Oh, kimchi, where have you been all my life? Spicy, piquant, fermented vegetables, you rock my world. Your loads of vitamins A and C and gut-healthy probiotics are a happy bonus for something so delicious.
On paper, I shouldn’t like kimchi. I have issues with certain hot spices — cayenne pepper: no, thank you (except in very small amounts); chipotle pepper and sriracha: yes, please — so it’s always a toss-up as to whether I’ll like something spicy-hot. (Cayenne pepper has a curious physiological effect — it completely overwhelms my senses. It burns, oh, yes, and then it deadens my sense of taste and smell for hours. Indian cuisine, which relies heavily on cayenne, was a real challenge until I learned to omit it entirely, or make substitutions with sriracha.)

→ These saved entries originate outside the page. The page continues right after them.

$ cat src/pkg/crf_pkg.sv
/*
  Package for the CPU register file and condition flags.
  Assumes a single clock domain and the execution datapath outside.
*/
package crf_pkg;

  // ==========================================================
  // Widths and positions
  localparam int GPR_COUNT     = 8;
  localparam int GPR_WIDTH     = 32;
  localparam int PC_WIDTH      = 24;
  localparam int FLAGS_WIDTH   = 8;
  localparam logic [2:0] STACK_GPR_IDX = 3'h7;

  localparam int FLAG_MASK_POS  = 7;
  localparam int FLAG_SPARE6    = 6;
  localparam int FLAG_HALF_POS  = 5;
  localparam int FLAG_SPARE4    = 4;
  localparam int FLAG_NEG_POS   = 3;
  localparam int FLAG_ZERO_POS  = 2;
  localparam int FLAG_OVF_POS   = 1;
  localparam int FLAG_CARRY_POS = 0;

  // Half-carry bit positions per size
  localparam int HC_BYTE_BIT = 3;
  localparam int HC_WORD_BIT = 11;
  localparam int HC_LONG_BIT = 27;

  // ==========================================================
  // Reset values (only the mask bit is set)
  localparam logic [7:0]  FLAGS_RESET = 8'h80;
  localparam logic [23:0] PC_RESET    = 24'h000000;
  localparam logic [31:0] GPR_RESET   = 32'h00000000;

  // ==========================================================
  // Access sizes, selected per operation
  typedef enum logic [3:0] {
    SZ_LONG  = 4'h1,
    SZ_EXT   = 4'h2,
    SZ_LOW   = 4'h4,
    SZ_BYTE  = 4'h8
  } crf_size_t;

  // Flag operations
  typedef enum logic [6:0] {
    FO_NONE  = 7'h01,
    FO_ARITH = 7'h02,
    FO_LOGIC = 7'h04,
    FO_LOAD  = 7'h08,
    FO_AND   = 7'h10,
    FO_OR    = 7'h20,
    FO_XOR   = 7'h40
  } crf_flag_op_t;

  // Register port: index, size, byte half (for SZ_BYTE, 1 = high)
  typedef struct packed {
    logic [2:0] idx;
    crf_size_t  size;
    logic       hi_byte;
  } crf_sel_t;

  // Arithmetic result from the datapath
  typedef struct packed {
    logic [31:0] result;
    crf_size_t   size;
    logic        overflow;
    logic        carry;
    logic [31:0] carry_vec;
  } crf_alu_t;

endpackage : crf_pkg

$ cat src/core/crf_regs.sv
/*
  Programmer-visible register state of the CPU core: eight general
  registers with part access, program counter and condition flags.
  Assumes the execution datapath and exception logic drive the ports.
*/
// Summary of operation
// - Eight identical 32-bit general registers
// - Each splits into extended and lower halves
// - Lower half splits into high, low bytes
// - Access width chosen per operation
// - Register seven doubles as stack pointer
// - 24-bit program counter holds next address
// - Fetch address forces bit zero low
// - Reset sequence loads program counter vector
// - Reset sets mask bit and clears the others
// - Mask blocks interrupts except non-maskable
// - Every exception sequence sets mask bit
// - Bits six and four are user bits
// - Byte half-carry from bit three
// - Word half-carry from bit eleven
// - Long half-carry from bit twenty-seven
// - Negative flag takes result sign bit
// - Flags load, store, and, or, xor
// - Branch logic sees N, Z, V, C
// - Zero flag set on zero result
// - Overflow flag follows arithmetic overflow
// - Carry flag: carry, borrow, shifted bit
`timescale 1ns/10ps
module crf_regs
  import crf_pkg::*;
(
  // Clock and reset
  input  wire logic         clk,
  input  wire logic         nrst,
  // General register write
  input  wire logic         gpr_wr_en,
  input  crf_sel_t          gpr_wr_sel,
  input  wire logic [31:0]  gpr_wr_data,
  // General register read
  input  crf_sel_t          gpr_rd_sel,
  output logic [31:0]       gpr_rd_data,
  output logic [31:0]       stack_holding_gpr,
  // Program counter
  input  wire logic         pc_load,
  input  wire logic [23:0]  pc_load_val,
  input  wire logic         vector_load,
  input  wire logic [23:0]  vector_val,
  output logic [23:0]       pc,
  output logic [23:0]       fetch_addr,
  // Exceptions and interrupts
  input  wire logic         exc_start,
  input  wire logic         irq_req,
  input  wire logic         nmi_req,
  output logic              irq_accept,
  output logic              nmi_accept,
  // Condition flags
  input  crf_flag_op_t      flag_op,
  input  wire logic [7:0]   flag_imm,
  input  crf_alu_t          alu,
  output logic [7:0]        condition_flags,
  output logic [3:0]        branch_flags
);

  // ==========================================================
  // General registers
  logic [31:0] wr_mask;
  logic [31:0] wr_data;
  logic [31:0] rd_word;
  crf_sel_t    rd_sel_q;

  function automatic logic [31:0] part_mask(crf_sel_t s);
    logic [31:0] m;
    m = 32'h00000000;
    unique case (s.size)
      SZ_LONG: m = 32'hffffffff;
      SZ_EXT:  m = 32'hffff0000;
      SZ_LOW:  m = 32'h0000ffff;
      SZ_BYTE: m = s.hi_byte ? 32'h0000ff00 : 32'h000000ff;
      default: m = 32'h00000000;
    endcase
    return m;
  endfunction : part_mask

  // Write data aligned to the selected part
  always_comb begin
    wr_mask = part_mask(gpr_wr_sel);
    unique case (gpr_wr_sel.size)
      SZ_EXT:  wr_data = {gpr_wr_data[15:0], 16'h0000};
      SZ_BYTE: wr_data = {16'h0000, gpr_wr_data[7:0],
                          gpr_wr_data[7:0]};
      default: wr_data = gpr_wr_data;
    endcase
  end

  crf_gpr_bank #(
    .COUNT (GPR_COUNT)
  ) u_bank (
    .clk        (clk),
    .nrst       (nrst),
    .wr_en      (gpr_wr_en),
    .wr_idx     (gpr_wr_sel.idx),
    .wr_mask    (wr_mask),
    .wr_data    (wr_data),
    .rd_idx     (gpr_rd_sel.idx),
    .rd_word    (rd_word),
    .stack_word (stack_holding_gpr)
  );

  always_ff @(posedge clk or negedge nrst) begin
    if (!nrst)
      rd_sel_q <= '{idx: 3'h0, size: SZ_LONG, hi_byte: 1'b0};
    else
      rd_sel_q <= gpr_rd_sel;
  end

  // Read part right-aligned
  always_comb begin
    unique case (rd_sel_q.size)
      SZ_EXT:  gpr_rd_data = {16'h0000, rd_word[31:16]};
      SZ_LOW:  gpr_rd_data = {16'h0000, rd_word[15:0]};
      SZ_BYTE: gpr_rd_data = rd_sel_q.hi_byte ?
                 {24'h000000, rd_word[15:8]} :
                 {24'h000000, rd_word[7:0]};
      default: gpr_rd_data = rd_word;
    endcase
  end

  // ==========================================================
  // Program counter
  logic [23:0] next_pc;

  always_comb begin
    next_pc = pc;
    if (vector_load)
      next_pc = vector_val;
    else if (pc_load)
      next_pc = pc_load_val;
  end

  always_ff @(posedge clk or negedge nrst) begin
    if (!nrst)
      pc <= PC_RESET;
    else
      pc <= next_pc;
  end

  assign fetch_addr = {pc[23:1], 1'b0};

  // ==========================================================
  // Condition flags
  logic [7:0] next_flags;
  logic       h_f;
  logic       n_f;
  logic       z_f;
  logic       v_f;
  logic       c_f;

  crf_flag_calc u_calc (
    .alu        (alu),
    .half_flag  (h_f),
    .neg_flag   (n_f),
    .zero_flag  (z_f),
    .ovf_flag   (v_f),
    .carry_flag (c_f)
  );

  always_comb begin
    next_flags = condition_flags;
    unique case (flag_op)
      FO_NONE:  next_flags = condition_flags;
      FO_ARITH: begin
        next_flags[FLAG_HALF_POS]  = h_f;
        next_flags[FLAG_NEG_POS]   = n_f;
        next_flags[FLAG_ZERO_POS]  = z_f;
        next_flags[FLAG_OVF_POS]   = v_f;
        next_flags[FLAG_CARRY_POS] = c_f;
      end
      FO_LOGIC: begin
        next_flags[FLAG_NEG_POS]  = n_f;
        next_flags[FLAG_ZERO_POS] = z_f;
        next_flags[FLAG_OVF_POS]  = 1'b0;
      end
      FO_LOAD:  next_flags = flag_imm;
      FO_AND:   next_flags = condition_flags & flag_imm;
      FO_OR:    next_flags = condition_flags | flag_imm;
      FO_XOR:   next_flags = condition_flags ^ flag_imm;
      default:  next_flags = condition_flags;
    endcase
    if (exc_start)
      next_flags[FLAG_MASK_POS] = 1'b1;
  end

  always_ff @(posedge clk or negedge nrst) begin
    if (!nrst)
      condition_flags <= FLAGS_RESET;
    else
      condition_flags <= next_flags;
  end

  assign branch_flags = condition_flags[3:0];
  assign irq_accept = irq_req && !condition_flags[FLAG_MASK_POS];
  assign nmi_accept = nmi_req;

  // ==========================================================
  // Checks
  property p_reset_mask;
    @(posedge clk) $rose(nrst) |-> condition_flags[FLAG_MASK_POS];
  endproperty
  a_reset_mask: assert property (p_reset_mask)
    else $error("Mask bit not set after reset");

  property p_exc_mask;
    @(posedge clk) disable iff (!nrst)
      exc_start |=> condition_flags[FLAG_MASK_POS];
  endproperty
  a_exc_mask: assert property (p_exc_mask)
    else $error("Mask bit not set by exception");

  property p_irq_block;
    @(posedge clk) disable iff (!nrst)
      condition_flags[FLAG_MASK_POS] |-> !irq_accept;
  endproperty
  a_irq_block: assert property (p_irq_block)
    else $error("Interrupt accepted while masked");

  property p_nmi;
    @(posedge clk) disable iff (!nrst) nmi_req |-> nmi_accept;
  endproperty
  a_nmi: assert property (p_nmi)
    else $error("Non-maskable request refused");

  property p_fetch_even;
    @(posedge clk) disable iff (!nrst)
      !fetch_addr[0] && fetch_addr[23:1] == pc[23:1];
  endproperty
  a_fetch_even: assert property (p_fetch_even)
    else $error("Fetch address bit zero not forced");

  property p_vector;
    @(posedge clk) disable iff (!nrst)
      vector_load |=> pc == $past(vector_val);
  endproperty
  a_vector: assert property (p_vector)
    else $error("Vector not loaded into counter");

  property p_pc_hold;
    @(posedge clk) disable iff (!nrst)
      !vector_load && !pc_load |=> $stable(pc);
  endproperty
  a_pc_hold: assert property (p_pc_hold)
    else $error("Counter changed without load");

  property p_and_op;
    @(posedge clk) disable iff (!nrst)
      flag_op == FO_AND && !exc_start |=>
        condition_flags == ($past(condition_flags) & $past(flag_imm));
  endproperty
  a_and_op: assert property (p_and_op)
    else $error("Flag AND result wrong");

  property p_byte_write;
    @(posedge clk) disable iff (!nrst)
      gpr_wr_en && gpr_wr_sel.size == SZ_BYTE && !gpr_wr_sel.hi_byte
      && gpr_rd_sel.idx == gpr_wr_sel.idx |=>
        rd_word[31:8] == $past(u_bank.mem[gpr_wr_sel.idx][31:8]);
  endproperty
  a_byte_write: assert property (p_byte_write)
    else $error("Byte write disturbed other bits");

  property p_branch;
    @(posedge clk) disable iff (!nrst)
      branch_flags == condition_flags[FLAG_NEG_POS:FLAG_CARRY_POS];
  endproperty
  a_branch: assert property (p_branch)
    else $error("Branch flags differ from register");

  property p_load_op;
    @(posedge clk) disable iff (!nrst)
      flag_op == FO_LOAD && !exc_start |=>
        condition_flags == $past(flag_imm);
  endproperty
  a_load_op: assert property (p_load_op)
    else $error("Flag load result wrong");

  property p_user_keep;
    @(posedge clk) disable iff (!nrst)
      flag_op == FO_ARITH || flag_op == FO_LOGIC |=>
        $stable(condition_flags[FLAG_SPARE6]) &&
        $stable(condition_flags[FLAG_SPARE4]);
  endproperty
  a_user_keep: assert property (p_user_keep)
    else $error("User bit changed by arithmetic");

  property p_half_byte;
    @(posedge clk) disable iff (!nrst)
      flag_op == FO_ARITH && alu.size == SZ_BYTE |=>
        condition_flags[FLAG_HALF_POS] ==
        $past(alu.carry_vec[HC_BYTE_BIT]);
  endproperty
  a_half_byte: assert property (p_half_byte)
    else $error("Byte half-carry wrong");

  property p_half_word;
    @(posedge clk) disable iff (!nrst)
      flag_op == FO_ARITH && alu.size == SZ_LOW |=>
        condition_flags[FLAG_HALF_POS] ==
        $past(alu.carry_vec[HC_WORD_BIT]);
  endproperty
  a_half_word: assert property (p_half_word)
    else $error("Word half-carry wrong");

  property p_logic_ovf;
    @(posedge clk) disable iff (!nrst)
      flag_op == FO_LOGIC |=> !condition_flags[FLAG_OVF_POS];
  endproperty
  a_logic_ovf: assert property (p_logic_ovf)
    else $error("Overflow flag set by logic result");

endmodule : crf_regs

I’m still not clear on exactly what kind of chili pepper gives kimchi its heat, but whatever it is, it’s highly addictive. I’m sure the pickling effect of fermentation helps tweak the peppery bite into something that appeals more to my palate. I adore anything pickled. (Is it TMI to admit that I used to drink dill pickle juice out of the jar as a youngster? I suspect some of you are nodding in agreement, while most of you are cringing. ;^) )
Kimchi is a very flexible condiment — serve it as a side, or add it to salads, stir fries, and scrambled eggs for a super quick and healthy meal. A quinoa stir fry with seasonal vegetables is my favorite lunch in the whole world, but when time is tight, scrambled eggs with a big helping of healthy greens fill in nicely.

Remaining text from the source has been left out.